Landgrave of Hesse-Homburg
- Reign: 7 February 1751 – 20 January 1820
- Predecessor: Frederick IV
- Successor: Frederick VI
- Born: 30 January 1748 Bad Homburg vor der Höhe
- Died: 20 January 1820 (aged 71) Bad Homburg vor der Höhe
- Spouse: Princess Caroline of Hesse-Darmstadt ​ ​(m. 1768)​
- Issue: Frederick VI, Landgrave of Hesse-Homburg Louis William, Landgrave of Hesse-Homburg Caroline, Princess of Schwarzburg-Rudolstadt Louise, Princess Charles Günther of Schwarzburg-Rudolstadt Amalie, Hereditary Princess of Anhalt-Dessau Auguste, Hereditary Grand Duchess of Mecklenburg-Schwerin Philip, Landgrave of Hesse-Homburg Gustav, Landgrave of Hesse-Homburg Ferdinand, Landgrave of Hesse-Homburg Maria Anna, Princess William of Prussia Prince Leopold
- House: Hesse
- Father: Frederick IV, Landgrave of Hesse-Homburg
- Mother: Ulrike Louise of Solms-Braunfels

= Frederick V of Hesse-Homburg =

Frederick V Louis William Christian, Landgrave of Hesse-Homburg (30 January 1748, Bad Homburg vor der Höhe - 20 January 1820, Bad Homburg vor der Höhe) was from 1751 to his death landgrave of Hesse-Homburg.

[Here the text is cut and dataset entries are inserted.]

===== src/rtl/ata_cyc_pkg.sv =====
package ata_cyc_pkg;
  localparam int SEL_W = 2;

  typedef enum logic [2:0] {
    ST_IDLE   = 3'd0,
    ST_WAITRQ = 3'd1,
    ST_SETUP  = 3'd2,
    ST_ACTIVE = 3'd3,
    ST_RECOV  = 3'd4,
    ST_PARK   = 3'd5
  } cyc_state_t;
endpackage


===== src/rtl/ata_phase_timer.sv =====
module ata_phase_timer #(
  parameter int W = 4
) (
  input  logic         clk,
  input  logic         rst_n,
  input  logic         load,
  input  logic [W-1:0] load_val,
  input  logic         dec,
  output logic         zero
);
  logic [W-1:0] cnt_q, cnt_d;

  // phase length is max(load_val,1): load val-1, finish when zero
  always_comb begin
    cnt_d = cnt_q;
    if (load)
      cnt_d = (load_val == '0) ? '0 : load_val - 1'b1;
    else if (dec && cnt_q != '0)
      cnt_d = cnt_q - 1'b1;
  end

  always_ff @(posedge clk or negedge rst_n) begin
    if (!rst_n) cnt_q <= '0;
    else        cnt_q <= cnt_d;
  end

  assign zero = (cnt_q == '0);
endmodule


===== src/rtl/ata_wait_timer.sv =====
module ata_wait_timer #(
  parameter int W = 8
) (
  input  logic         clk,
  input  logic         rst_n,
  input  logic         clr,
  input  logic         inc,
  input  logic [W-1:0] limit,
  output logic         expired
);
  logic [W-1:0] cnt_q, cnt_d;

  always_comb begin
    cnt_d = cnt_q;
    if (clr)                     cnt_d = '0;
    else if (inc && !expired)    cnt_d = cnt_q + 1'b1;
  end

  always_ff @(posedge clk or negedge rst_n) begin
    if (!rst_n) cnt_q <= '0;
    else        cnt_q <= cnt_d;
  end

  assign expired = (cnt_q == limit);

  // the wait counter is only advanced below its limit
  a_r8_wait_bounded: assert property (@(posedge clk) disable iff (!rst_n)
    (inc && !clr && !expired) |=> (cnt_q != '0));
endmodule


===== src/rtl/ata_cycle_engine.sv =====
module ata_cycle_engine
  import ata_cyc_pkg::*;
#(
  parameter int DW    = 16,
  parameter int CNT_W = 4,
  parameter int TO_W  = 8
) (
  input  logic             clk,
  input  logic             rst_n,
  input  logic             req_valid,
  input  logic             req_write,
  input  logic             req_dma,
  input  logic [SEL_W-1:0] req_sel,
  input  logic [DW-1:0]    req_wdata,
  output logic             req_ready,
  output logic             done,
  output logic             err,
  output logic [DW-1:0]    rd_data,
  input  logic [CNT_W-1:0] cfg_setup,
  input  logic [CNT_W-1:0] cfg_active,
  input  logic [CNT_W-1:0] cfg_recov,
  input  logic [TO_W-1:0]  cfg_timeout,
  output logic [DW-1:0]    dd_out,
  output logic             dd_oe,
  input  logic [DW-1:0]    dd_in,
  output logic             dior_n,
  output logic             diow_n,
  output logic [SEL_W-1:0] cs_n,
  output logic             dack_n,
  input  logic             iordy,
  input  logic             dmarq
);
  // reset: asynchronous assert, synchronous release
  logic [1:0] rst_sync_q;
  logic       rst_s;

  always_ff @(posedge clk or negedge rst_n) begin
    if (!rst_n) rst_sync_q <= 2'b00;
    else        rst_sync_q <= {rst_sync_q[0], 1'b1};
  end
  assign rst_s = rst_sync_q[1];

  cyc_state_t st_q, st_d;
  logic             wr_q, dma_q, err_q, done_q, hold_q;
  logic [SEL_W-1:0] sel_q;
  logic [DW-1:0]    wdata_q, rd_q;

  logic             tm_load, tm_zero, tm_dec;
  logic [CNT_W-1:0] tm_val;
  logic             wt_clr, wt_inc, wt_exp;
  logic             accept, act_end, to_hit, fin;
  logic             in_cycle;

  ata_phase_timer #(.W(CNT_W)) u_phase (
    .clk(clk), .rst_n(rst_s), .load(tm_load), .load_val(tm_val),
    .dec(tm_dec), .zero(tm_zero));

  ata_wait_timer #(.W(TO_W)) u_wait (
    .clk(clk), .rst_n(rst_s), .clr(wt_clr), .inc(wt_inc),
    .limit(cfg_timeout), .expired(wt_exp));

  assign in_cycle = (st_q == ST_SETUP) || (st_q == ST_ACTIVE) || (st_q == ST_RECOV);
  assign tm_dec   = in_cycle && !tm_load;
  assign req_ready = (st_q == ST_IDLE) ||
                     ((st_q == ST_PARK) && req_dma && dmarq);

  // next-state logic
  always_comb begin
    st_d    = st_q;
    tm_load = 1'b0;
    tm_val  = cfg_setup;
    wt_clr  = 1'b0;
    wt_inc  = 1'b0;
    accept  = 1'b0;
    act_end = 1'b0;
    to_hit  = 1'b0;
    fin     = 1'b0;
    unique case (st_q)
      ST_IDLE: if (req_valid) begin
        accept = 1'b1;
        if (req_dma && !dmarq) st_d = ST_WAITRQ;
        else begin st_d = ST_SETUP; tm_load = 1'b1; end
      end
      ST_WAITRQ: if (dmarq) begin
        st_d = ST_SETUP; tm_load = 1'b1;
      end
      ST_SETUP: if (tm_zero) begin
        st_d = ST_ACTIVE; tm_load = 1'b1; tm_val = cfg_active; wt_clr = 1'b1;
      end
      ST_ACTIVE: if (tm_zero) begin
        if (dma_q || iordy) act_end = 1'b1;
        else if (wt_exp) begin act_end = 1'b1; to_hit = 1'b1; end
        else wt_inc = 1'b1;
        if (act_end) begin
          st_d = ST_RECOV; tm_load = 1'b1; tm_val = cfg_recov;
        end
      end
      ST_RECOV: if (tm_zero) begin
        fin  = 1'b1;
        st_d = (dma_q && dmarq) ? ST_PARK : ST_IDLE;
      end
      ST_PARK: begin
        if (!dmarq) st_d = ST_IDLE;
        else if (req_valid && req_dma) begin
          accept = 1'b1; st_d = ST_SETUP; tm_load = 1'b1;
        end
      end
      default: st_d = ST_IDLE;
    endcase
  end

  // registers
  always_ff @(posedge clk or negedge rst_s) begin
    if (!rst_s) begin
      st_q    <= ST_IDLE;
      wr_q    <= 1'b0;
      dma_q   <= 1'b0;
      sel_q   <= '0;
      wdata_q <= '0;
      rd_q    <= '0;
      err_q   <= 1'b0;
      done_q  <= 1'b0;
      hold_q  <= 1'b0;
    end else begin
      st_q   <= st_d;
      done_q <= fin;
      hold_q <= act_end && wr_q;
      if (accept) begin
        wr_q    <= req_write;
        dma_q   <= req_dma;
        sel_q   <= req_sel;
        wdata_q <= req_wdata;
      end
      if (act_end && !wr_q) rd_q <= dd_in;
      if (accept)      err_q <= 1'b0;
      else if (to_hit) err_q <= 1'b1;
    end
  end

  // device-side decode from registered state
  assign dior_n  = !((st_q == ST_ACTIVE) && !wr_q);
  assign diow_n  = !((st_q == ST_ACTIVE) && wr_q);
  assign cs_n    = (in_cycle && !dma_q) ? ~sel_q : {SEL_W{1'b1}};
  assign dack_n  = !(dma_q && (in_cycle || st_q == ST_PARK));
  assign dd_oe   = (wr_q && ((st_q == ST_SETUP) || (st_q == ST_ACTIVE))) || hold_q;
  assign dd_out  = wdata_q;
  assign done    = done_q;
  assign err     = err_q;
  assign rd_data = rd_q;

  // never both strobes low
  a_r2_one_strobe: assert property (@(posedge clk) disable iff (!rst_s)
    !(!dior_n && !diow_n));
  // no bus drive while the device may drive
  a_r5_no_oe_on_read: assert property (@(posedge clk) disable iff (!rst_s)
    !dior_n |-> !dd_oe);
  // acknowledge only follows a device request
  a_r9_dack_needs_rq: assert property (@(posedge clk) disable iff (!rst_s)
    $fell(dack_n) |-> $past(dmarq));
  // done is a single-clock pulse
  a_r3_done_single: assert property (@(posedge clk) disable iff (!rst_s)
    done |=> !done);
  // acknowledge released when request drops while parked
  a_r10_park_release: assert property (@(posedge clk) disable iff (!rst_s)
    (st_q == ST_PARK && !dmarq) |=> dack_n);
  // exactly one target qualifier during a strobe
  a_r6_one_target: assert property (@(posedge clk) disable iff (!rst_s)
    (!dior_n || !diow_n) |-> ((cs_n != {SEL_W{1'b1}}) != !dack_n));
endmodule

He was born under Europe's Ancien Regime but lived to see the Age of Enlightenment, the French Revolution, the fall of the Holy Roman Empire, the rise and fall of Napoleon I, the Congress of Vienna and its establishment of a new geopolitical order in Europe and Germany. Unlike his predecessors and successors, he was not keen on war and instead became one of the patrons of German Geistesgeschichte, corresponding with Lavater and Klopstock and visiting Voltaire, D’Alembert and Albrecht von Haller. He was caustic, conservative but popular with his people.

==Life==
===Regency and accession===
He was born in 1748, the only son of Frederick IV, Landgrave of Hesse-Homburg and Princess Ulrike Louise of Solms-Braunfels (1731–1792), daughter of Frederick William, Prince of Solms-Braunfels. His father died when he was only three and he succeeded to the landgraviate - Francis I, Holy Roman Emperor allowed his mother to become his regent, despite opposition from Louis VIII, Landgrave of Hesse-Darmstadt, who had occupied Hesse-Homburg in 1747. Councillor Friedrich Karl Kasimir von Creutz fought on Frederick's behalf and was even imprisoned for 18 months, leading to the case being tried before the Reichshofrat and Francis himself. Finally in 1756 Louis was ordered out of Hesse-Homburg.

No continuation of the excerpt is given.